Politics & Polls #148: The Power of Silicon Valley Featuring Margaret O’Mara

Aug 01 2019
By Morgan C. Tucker
Source Woodrow Wilson School

Silicon Valley has emerged as the epicenter of technological innovation within the American economy. Yet, people often know little about the region’s origins and how it grew to become an influential force behind new innovations in society.

Margaret O’Mara joins Julian Zelizer to discuss her new book, “The Code: Silicon Valley and the Remaking of America,” which addresses the history behind the development of Silicon Valley.  

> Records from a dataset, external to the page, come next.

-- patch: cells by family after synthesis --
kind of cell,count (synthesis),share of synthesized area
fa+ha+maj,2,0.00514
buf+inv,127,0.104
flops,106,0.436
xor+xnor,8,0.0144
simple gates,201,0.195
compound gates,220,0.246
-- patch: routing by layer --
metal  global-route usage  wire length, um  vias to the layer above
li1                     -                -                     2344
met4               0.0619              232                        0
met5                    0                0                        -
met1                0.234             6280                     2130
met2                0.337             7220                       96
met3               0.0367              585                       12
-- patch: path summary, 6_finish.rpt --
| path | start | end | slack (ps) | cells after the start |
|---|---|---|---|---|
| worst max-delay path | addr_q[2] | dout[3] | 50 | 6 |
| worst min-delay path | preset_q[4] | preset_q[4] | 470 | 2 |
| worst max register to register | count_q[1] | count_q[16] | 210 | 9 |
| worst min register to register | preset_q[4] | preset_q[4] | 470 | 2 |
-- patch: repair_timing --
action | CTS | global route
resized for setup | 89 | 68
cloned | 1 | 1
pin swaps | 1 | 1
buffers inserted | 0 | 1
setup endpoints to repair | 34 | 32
<file path="src/rtl/cma_ext_seq.sv">
// Job sequencer for the CMA array top: streams load words into the external port,
// arms the array, waits for completion (with timeout) and streams readback results.
module cma_ext_seq #(
    parameter int DATA_W  = 32,
    parameter int EXA_W   = 14,
    parameter int ROMUL_W = 2,
    parameter int TO_CYC  = 65535
) (
    input  logic               i_clk,
    input  logic               i_rst_n,
    input  logic               i_start,
    input  logic               i_bank_in,
    input  logic [EXA_W-1:0]   i_wr_base,
    input  logic [EXA_W-1:0]   i_rd_base,
    input  logic [EXA_W-1:0]   i_wr_cnt,
    input  logic [EXA_W-1:0]   i_rd_cnt,
    input  logic               i_src_valid,
    input  logic [ROMUL_W-1:0] i_src_romul,
    input  logic [DATA_W-1:0]  i_src_data,
    output logic               o_src_ready,
    output logic               o_exwe,
    output logic               o_exre,
    output logic [EXA_W-1:0]   o_exa,
    output logic [DATA_W-1:0]  o_exwd,
    output logic [ROMUL_W-1:0] o_exromul,
    input  logic [DATA_W-1:0]  i_exrd,
    output logic               o_cbank,
    output logic               o_run,
    input  logic               i_done,
    output logic               o_res_valid,
    output logic [DATA_W-1:0]  o_res_data,
    input  logic               i_res_ready,
    output logic               o_busy,
    output logic               o_err
);

    localparam logic [2:0] S_IDLE      = 3'd0;
    localparam logic [2:0] S_LOAD      = 3'd1;
    localparam logic [2:0] S_ARM       = 3'd2;
    localparam logic [2:0] S_WAIT_DONE = 3'd3;
    localparam logic [2:0] S_RD_ISSUE  = 3'd4;
    localparam logic [2:0] S_RD_CAP    = 3'd5;
    localparam logic [2:0] S_RD_HOLD   = 3'd6;

    localparam int               TO_W      = $clog2(TO_CYC + 1);
    localparam logic [TO_W-1:0]  L_TO_LAST = TO_W'(TO_CYC - 1);
    localparam logic [TO_W-1:0]  L_TO_ONE  = {{(TO_W-1){1'b0}}, 1'b1};
    localparam logic [EXA_W-1:0] L_A_ZERO  = {EXA_W{1'b0}};
    localparam logic [EXA_W-1:0] L_A_ONE   = {{(EXA_W-1){1'b0}}, 1'b1};

    logic [2:0]        r_state;
    logic [2:0]        w_next_state;
    logic [EXA_W-1:0]  r_wr_addr;
    logic [EXA_W-1:0]  r_wr_left;
    logic [EXA_W-1:0]  r_rd_addr;
    logic [EXA_W-1:0]  r_rd_left;
    logic [TO_W-1:0]   r_to_cnt;
    logic              r_run;
    logic              r_cbank;
    logic              r_err;
    logic [DATA_W-1:0] r_res_data;
    logic              w_wr_hs;
    logic              w_start_acc;
    logic              w_to_hit;

    assign w_start_acc = (r_state == S_IDLE) && i_start;
    assign w_wr_hs     = (r_state == S_LOAD) && i_src_valid;
    assign w_to_hit    = (r_state == S_WAIT_DONE) && (r_to_cnt == L_TO_LAST);

    // Next-state selection; DONE takes priority over a timeout in the same cycle.
    always_comb begin
        w_next_state = r_state;
        case (r_state)
            S_IDLE: begin
                if (i_start) begin
                    w_next_state = (i_wr_cnt != L_A_ZERO) ? S_LOAD : S_ARM;
                end else begin
                    w_next_state = S_IDLE;
                end
            end
            S_LOAD: begin
                if (w_wr_hs && (r_wr_left == L_A_ONE)) begin
                    w_next_state = S_ARM;
                end else begin
                    w_next_state = S_LOAD;
                end
            end
            S_ARM: begin
                w_next_state = S_WAIT_DONE;
            end
            S_WAIT_DONE: begin
                if (i_done) begin
                    w_next_state = (r_rd_left != L_A_ZERO) ? S_RD_ISSUE : S_IDLE;
                end else if (w_to_hit) begin
                    w_next_state = S_IDLE;
                end else begin
                    w_next_state = S_WAIT_DONE;
                end
            end
            S_RD_ISSUE: begin
                w_next_state = S_RD_CAP;
            end
            S_RD_CAP: begin
                w_next_state = S_RD_HOLD;
            end
            S_RD_HOLD: begin
                if (i_res_ready) begin
                    w_next_state = (r_rd_left == L_A_ONE) ? S_IDLE : S_RD_ISSUE;
                end else begin
                    w_next_state = S_RD_HOLD;
                end
            end
            default: begin
                w_next_state = S_IDLE;
            end
        endcase
    end

    // State register.
    always_ff @(posedge i_clk or negedge i_rst_n) begin
        if (!i_rst_n) begin
            r_state <= S_IDLE;
        end else begin
            r_state <= w_next_state;
        end
    end

    // Job parameters and running address / remaining-word counters.
    always_ff @(posedge i_clk or negedge i_rst_n) begin
        if (!i_rst_n) begin
            r_wr_addr <= L_A_ZERO;
            r_wr_left <= L_A_ZERO;
            r_rd_addr <= L_A_ZERO;
            r_rd_left <= L_A_ZERO;
        end else begin
            case (r_state)
                S_IDLE: begin
                    if (i_start) begin
                        r_wr_addr <= i_wr_base;
                        r_wr_left <= i_wr_cnt;
                        r_rd_addr <= i_rd_base;
                        r_rd_left <= i_rd_cnt;
                    end
                end
                S_LOAD: begin
                    if (i_src_valid) begin
                        r_wr_addr <= r_wr_addr + L_A_ONE;
                        r_wr_left <= r_wr_left - L_A_ONE;
                    end
                end
                S_RD_HOLD: begin
                    if (i_res_ready) begin
                        r_rd_addr <= r_rd_addr + L_A_ONE;
                        r_rd_left <= r_rd_left - L_A_ONE;
                    end
                end
                default: begin
                    r_wr_addr <= r_wr_addr;
                end
            endcase
        end
    end

    // Cycles spent in WAIT_DONE, restarted on every entry.
    always_ff @(posedge i_clk or negedge i_rst_n) begin
        if (!i_rst_n) begin
            r_to_cnt <= {TO_W{1'b0}};
        end else if (r_state == S_WAIT_DONE) begin
            r_to_cnt <= r_to_cnt + L_TO_ONE;
        end else begin
            r_to_cnt <= {TO_W{1'b0}};
        end
    end

    // Array control: RUN follows WAIT_DONE, bank held for the whole job, sticky timeout.
    always_ff @(posedge i_clk or negedge i_rst_n) begin
        if (!i_rst_n) begin
            r_run   <= 1'b0;
            r_cbank <= 1'b0;
            r_err   <= 1'b0;
        end else begin
            r_run <= (w_next_state == S_WAIT_DONE);
            if (w_start_acc) begin
                r_cbank <= i_bank_in;
            end else if (w_next_state == S_IDLE) begin
                r_cbank <= 1'b0;
            end
            if (w_start_acc) begin
                r_err <= 1'b0;
            end else if (w_to_hit && !i_done) begin
                r_err <= 1'b1;
            end
        end
    end

    // Readback capture; the value stays put until the next RD_CAP.
    always_ff @(posedge i_clk or negedge i_rst_n) begin
        if (!i_rst_n) begin
            r_res_data <= {DATA_W{1'b0}};
        end else if (r_state == S_RD_CAP) begin
            r_res_data <= i_exrd;
        end
    end

    // External port: load path is a same-cycle pass-through of the accepted word.
    always_comb begin
        o_exa = L_A_ZERO;
        case (r_state)
            S_LOAD:     o_exa = r_wr_addr;
            S_RD_ISSUE: o_exa = r_rd_addr;
            default:    o_exa = L_A_ZERO;
        endcase
    end

    assign o_exwe      = w_wr_hs;
    assign o_exwd      = w_wr_hs ? i_src_data : {DATA_W{1'b0}};
    assign o_exromul   = w_wr_hs ? i_src_romul : {ROMUL_W{1'b0}};
    assign o_exre      = (r_state == S_RD_ISSUE);
    assign o_src_ready = (r_state == S_LOAD);
    assign o_res_valid = (r_state == S_RD_HOLD);
    assign o_res_data  = r_res_data;
    assign o_busy      = (r_state != S_IDLE);
    assign o_run       = r_run;
    assign o_cbank     = r_cbank;
    assign o_err       = r_err;

endmodule
</file>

O’Mara is the Howard & Frances Keller Professor of History at the University of Washington. Her previous books include “Cities of Knowledge: Cold War Science and the Search for the Next Silicon Valley” and “Pivotal Tuesdays: Four Elections That Shaped the Twentieth Century.” Before becoming a professor, O’Mara was a contributing researcher at the Brookings Institution in the Clinton White House. 

ABOUT THE HOST

Zelizer has been among the pioneers in the revival of American political history. He is the Malcolm Stevenson Forbes, Class of 1941 Professor of History and Public Affairs at Princeton University and a CNN political analyst. He has written more than 900 op-eds, including his popular weekly column for CNN.com and The Atlantic. This year, he is the distinguished senior fellow at the New York Historical Society, where he is writing a biography of Rabbi Abraham Joshua Heschel for Yale University's Jewish Lives Series. He is the author and editor of more than 19 books including, “The Fierce Urgency of Now: Lyndon Johnson, Congress, and the Battle for the Great Society,” the winner of the D.B. Hardeman Prize for the Best Book on Congress. In January 2019, Norton published his new book, co-authored with Kevin Kruse, “Fault Lines: A History of the United States Since 1974.” In spring 2020, Penguin Press will publish his other book, “Burning Down the House: Newt Gingrich, The Fall of a Speaker, and the Rise of the New Republican Party.” He has received fellowships from the Brookings Institution, the Guggenheim Foundation, the Russell Sage Foundation and New America.